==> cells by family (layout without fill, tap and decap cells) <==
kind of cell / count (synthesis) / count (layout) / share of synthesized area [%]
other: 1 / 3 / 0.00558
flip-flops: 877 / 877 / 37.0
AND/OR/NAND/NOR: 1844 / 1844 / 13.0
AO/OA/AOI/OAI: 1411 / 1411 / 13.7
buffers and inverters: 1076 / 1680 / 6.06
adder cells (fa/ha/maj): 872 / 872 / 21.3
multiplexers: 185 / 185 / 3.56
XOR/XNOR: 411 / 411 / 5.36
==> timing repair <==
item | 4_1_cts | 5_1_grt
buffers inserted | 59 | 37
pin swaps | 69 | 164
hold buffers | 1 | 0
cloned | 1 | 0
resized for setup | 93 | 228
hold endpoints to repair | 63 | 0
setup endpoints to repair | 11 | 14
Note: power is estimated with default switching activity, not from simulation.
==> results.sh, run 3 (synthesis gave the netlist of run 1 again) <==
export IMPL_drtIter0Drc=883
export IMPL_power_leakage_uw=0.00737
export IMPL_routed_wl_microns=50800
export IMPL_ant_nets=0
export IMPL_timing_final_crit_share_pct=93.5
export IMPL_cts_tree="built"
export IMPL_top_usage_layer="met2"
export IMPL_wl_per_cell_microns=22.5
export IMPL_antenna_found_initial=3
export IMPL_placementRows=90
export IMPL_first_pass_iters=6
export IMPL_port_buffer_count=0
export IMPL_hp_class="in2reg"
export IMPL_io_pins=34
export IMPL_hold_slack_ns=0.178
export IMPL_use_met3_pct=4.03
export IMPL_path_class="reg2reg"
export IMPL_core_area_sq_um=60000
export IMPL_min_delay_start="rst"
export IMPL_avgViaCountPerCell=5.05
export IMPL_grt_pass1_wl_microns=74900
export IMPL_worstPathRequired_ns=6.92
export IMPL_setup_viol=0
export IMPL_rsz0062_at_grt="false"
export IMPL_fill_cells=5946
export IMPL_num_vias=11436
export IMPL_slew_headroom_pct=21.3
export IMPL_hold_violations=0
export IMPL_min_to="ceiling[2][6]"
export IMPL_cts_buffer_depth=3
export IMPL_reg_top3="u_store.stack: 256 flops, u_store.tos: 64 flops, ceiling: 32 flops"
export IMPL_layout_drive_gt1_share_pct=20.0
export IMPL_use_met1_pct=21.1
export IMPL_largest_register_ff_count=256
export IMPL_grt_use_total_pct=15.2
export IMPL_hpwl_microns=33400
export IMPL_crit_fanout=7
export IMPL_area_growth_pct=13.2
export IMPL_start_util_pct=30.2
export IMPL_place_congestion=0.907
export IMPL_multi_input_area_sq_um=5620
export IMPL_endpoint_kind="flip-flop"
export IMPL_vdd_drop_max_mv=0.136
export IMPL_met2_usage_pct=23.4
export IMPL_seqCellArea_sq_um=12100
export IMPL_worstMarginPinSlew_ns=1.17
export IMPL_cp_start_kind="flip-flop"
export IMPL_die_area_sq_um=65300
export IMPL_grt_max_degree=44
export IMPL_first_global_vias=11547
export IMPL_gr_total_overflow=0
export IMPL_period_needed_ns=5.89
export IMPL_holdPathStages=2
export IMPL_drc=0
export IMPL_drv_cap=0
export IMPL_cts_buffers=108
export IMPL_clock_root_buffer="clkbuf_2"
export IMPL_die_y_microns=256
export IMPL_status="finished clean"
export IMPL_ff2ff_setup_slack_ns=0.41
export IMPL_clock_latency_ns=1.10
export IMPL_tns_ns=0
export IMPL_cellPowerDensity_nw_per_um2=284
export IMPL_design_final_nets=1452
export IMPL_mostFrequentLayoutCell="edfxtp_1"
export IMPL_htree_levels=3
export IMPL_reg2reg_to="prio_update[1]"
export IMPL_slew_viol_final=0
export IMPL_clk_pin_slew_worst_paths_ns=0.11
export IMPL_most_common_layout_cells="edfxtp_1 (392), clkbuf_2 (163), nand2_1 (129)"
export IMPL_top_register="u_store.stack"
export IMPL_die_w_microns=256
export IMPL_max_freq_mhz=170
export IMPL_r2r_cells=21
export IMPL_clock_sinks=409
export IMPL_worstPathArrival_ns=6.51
$ cat src/coo2csr_ram.sv
module coo2csr_ram #(
  parameter int unsigned WIDTH = 8,
  parameter int unsigned DEPTH = 16,
  localparam int unsigned AddrW = (DEPTH > 1) ? $clog2(DEPTH) : 1
) (
  input  logic             clk_i,
  input  logic             we_i,
  input  logic [AddrW-1:0] waddr_i,
  input  logic [WIDTH-1:0] wdata_i,
  input  logic [AddrW-1:0] raddr_i,
  output logic [WIDTH-1:0] rdata_o
);

  logic [WIDTH-1:0] mem_q [DEPTH];
  logic [WIDTH-1:0] rdata_q;

  always_ff @(posedge clk_i) begin
    if (we_i) begin
      mem_q[waddr_i] <= wdata_i;
    end
    rdata_q <= mem_q[raddr_i];
  end

  assign rdata_o = rdata_q;

endmodule
==> config.mk <==
export PLATFORM = sky130hd
export DESIGN_NAME = windowed_sample_statistics_top
export DESIGN_NICKNAME = d
export VERILOG_FILES = /design/src/rtl/wss_pkg.sv /design/src/rtl/wss_divider.sv /design/src/rtl/windowed_sample_statistics_top.sv
export SDC_FILE = /design/constraint.sdc
export NUM_CORES = 1
export LEC_CHECK = 0
export ABC_AREA = 0
export BUFFER_PORTS_ARGS = -buffer_cell sky130_fd_sc_hd__buf_2
export CAP_MARGIN = 0
export CORE_AREA = 2 2 272 274
export DETAILED_ROUTE_END_ITERATION = 16
export DIE_AREA = 0 0 274 276
export GPL_TIMING_DRIVEN = 0
export PLACE_DENSITY = 0.71
export SKIP_LAST_GASP = 1
export SYNTH_ARGS = -nofsm -noshare
export SYNTH_HDL_FRONTEND = slang
export SYNTH_SLANG_ARGS = --single-unit
==> constraint.sdc <==
create_clock -name i_clk -period 7.25 [get_ports i_clk]
set_input_delay 1.45 -clock i_clk [delete_from_list [all_inputs] [get_ports i_clk]]
set_output_delay 1.45 -clock i_clk [all_outputs]
set_load 0.05 [all_outputs]
==> src/rtl/ihmm_pkg.sv <==
// Shared types and constants for the image histogram with frame minimum and maximum.
// Used by every module of the block; depends on nothing else.

package ihmm_pkg;

	// Histogram geometry
	localparam int NUM_BINS = 1024;
	localparam int BIN_AW   = $clog2(NUM_BINS);

	// Frame epoch mark kept beside each bin count
	localparam int                 EPOCH_W    = 8;
	localparam logic [EPOCH_W-1:0] EPOCH_LAST = {EPOCH_W{1'b1}};

	// Saturation limit of a bin count
	localparam logic [31:0] COUNT_MAX = 32'hFFFF_FFFF;

	// Queue between front and back
	localparam int QUEUE_DEPTH = 2;
	localparam int QPTR_W      = $clog2(QUEUE_DEPTH);

	// Pixel format codes of the mode register
	localparam logic [1:0] MODE_8BIT  = 2'd0;
	localparam logic [1:0] MODE_12BIT = 2'd1;
	localparam logic [1:0] MODE_16BIT = 2'd2;

	// Item operation codes
	localparam logic OP_PIXEL = 1'b0;
	localparam logic OP_READ  = 1'b1;

	// Input beat
	typedef struct packed {
		logic        op;
		logic [15:0] pixel;
		logic        first_of_frame;
		logic [9:0]  bin_index;
	} in_beat_t;

	// Result beat
	typedef struct packed {
		logic [15:0] min_value;
		logic [15:0] max_value;
		logic [31:0] bin_count;
	} out_beat_t;

	// Classified command passed from front to back
	typedef struct packed {
		logic              is_pixel;
		logic              frame_start;
		logic [15:0]       value;
		logic [BIN_AW-1:0] addr;
		logic              rd_ok;
	} cmd_t;

	// One histogram memory word
	typedef struct packed {
		logic [EPOCH_W-1:0] tag;
		logic [31:0]        count;
	} bin_word_t;

	// Back-end status
	typedef struct packed {
		logic clearing;
		logic s1_valid;
		logic wr_en;
	} bk_status_t;

endpackage

==> src/rtl/ihmm_front.sv <==
// Front end: masks pixels to the selected format, derives the bin address and range flag.
// Depends on ihmm_pkg.

module ihmm_front (
	input  logic              in_valid,
	output logic              in_ready,
	input  ihmm_pkg::in_beat_t in_data,
	input  logic [1:0]        pixel_mode,
	input  logic              clearing,
	output logic              push_valid,
	input  logic              push_ready,
	output ihmm_pkg::cmd_t    push_cmd
);

	logic [15:0]                 value;
	logic [9:0]                  raw_bin;
	logic [ihmm_pkg::BIN_AW-1:0] pix_addr;

	// Mask the pixel and pick its raw bin
	always_comb begin
		unique case (pixel_mode)
			ihmm_pkg::MODE_8BIT: begin
				value   = {8'b0, in_data.pixel[7:0]};
				raw_bin = {2'b0, in_data.pixel[7:0]};
			end
			ihmm_pkg::MODE_12BIT: begin
				value   = {4'b0, in_data.pixel[11:0]};
				raw_bin = in_data.pixel[11:2];
			end
			default: begin
				value   = in_data.pixel;
				raw_bin = in_data.pixel[15:6];
			end
		endcase
	end

	// Clamp a bin beyond the table to the last bin
	always_comb begin
		if (int'(raw_bin) >= ihmm_pkg::NUM_BINS) begin
			pix_addr = ihmm_pkg::BIN_AW'(ihmm_pkg::NUM_BINS - 1);
		end else begin
			pix_addr = ihmm_pkg::BIN_AW'(raw_bin);
		end
	end

	// Build the command
	always_comb begin
		push_cmd.is_pixel    = (in_data.op == ihmm_pkg::OP_PIXEL);
		push_cmd.frame_start = (in_data.op == ihmm_pkg::OP_PIXEL) && in_data.first_of_frame;
		push_cmd.value       = value;
		push_cmd.rd_ok       = (int'(in_data.bin_index) < ihmm_pkg::NUM_BINS);
		if (in_data.op == ihmm_pkg::OP_PIXEL) begin
			push_cmd.addr = pix_addr;
		end else begin
			push_cmd.addr = ihmm_pkg::BIN_AW'(in_data.bin_index);
		end
	end

	// Hold off input while the histogram memory is swept
	assign push_valid = in_valid && !clearing;
	assign in_ready   = push_ready && !clearing;

endmodule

ACTIVITY
In the entries above, find the line holding "buffers and inverters: 1076 / 1680 / 6.06" and the line holding "export IMPL_antenna_found_initial=3", then retype exactly those two lines and every line between them, and nothing else.

YOUR RESPONSE
buffers and inverters: 1076 / 1680 / 6.06
adder cells (fa/ha/maj): 872 / 872 / 21.3
multiplexers: 185 / 185 / 3.56
XOR/XNOR: 411 / 411 / 5.36
==> timing repair <==
item | 4_1_cts | 5_1_grt
buffers inserted | 59 | 37
pin swaps | 69 | 164
hold buffers | 1 | 0
cloned | 1 | 0
resized for setup | 93 | 228
hold endpoints to repair | 63 | 0
setup endpoints to repair | 11 | 14
Note: power is estimated with default switching activity, not from simulation.
==> results.sh, run 3 (synthesis gave the netlist of run 1 again) <==
export IMPL_drtIter0Drc=883
export IMPL_power_leakage_uw=0.00737
export IMPL_routed_wl_microns=50800
export IMPL_ant_nets=0
export IMPL_timing_final_crit_share_pct=93.5
export IMPL_cts_tree="built"
export IMPL_top_usage_layer="met2"
export IMPL_wl_per_cell_microns=22.5
export IMPL_antenna_found_initial=3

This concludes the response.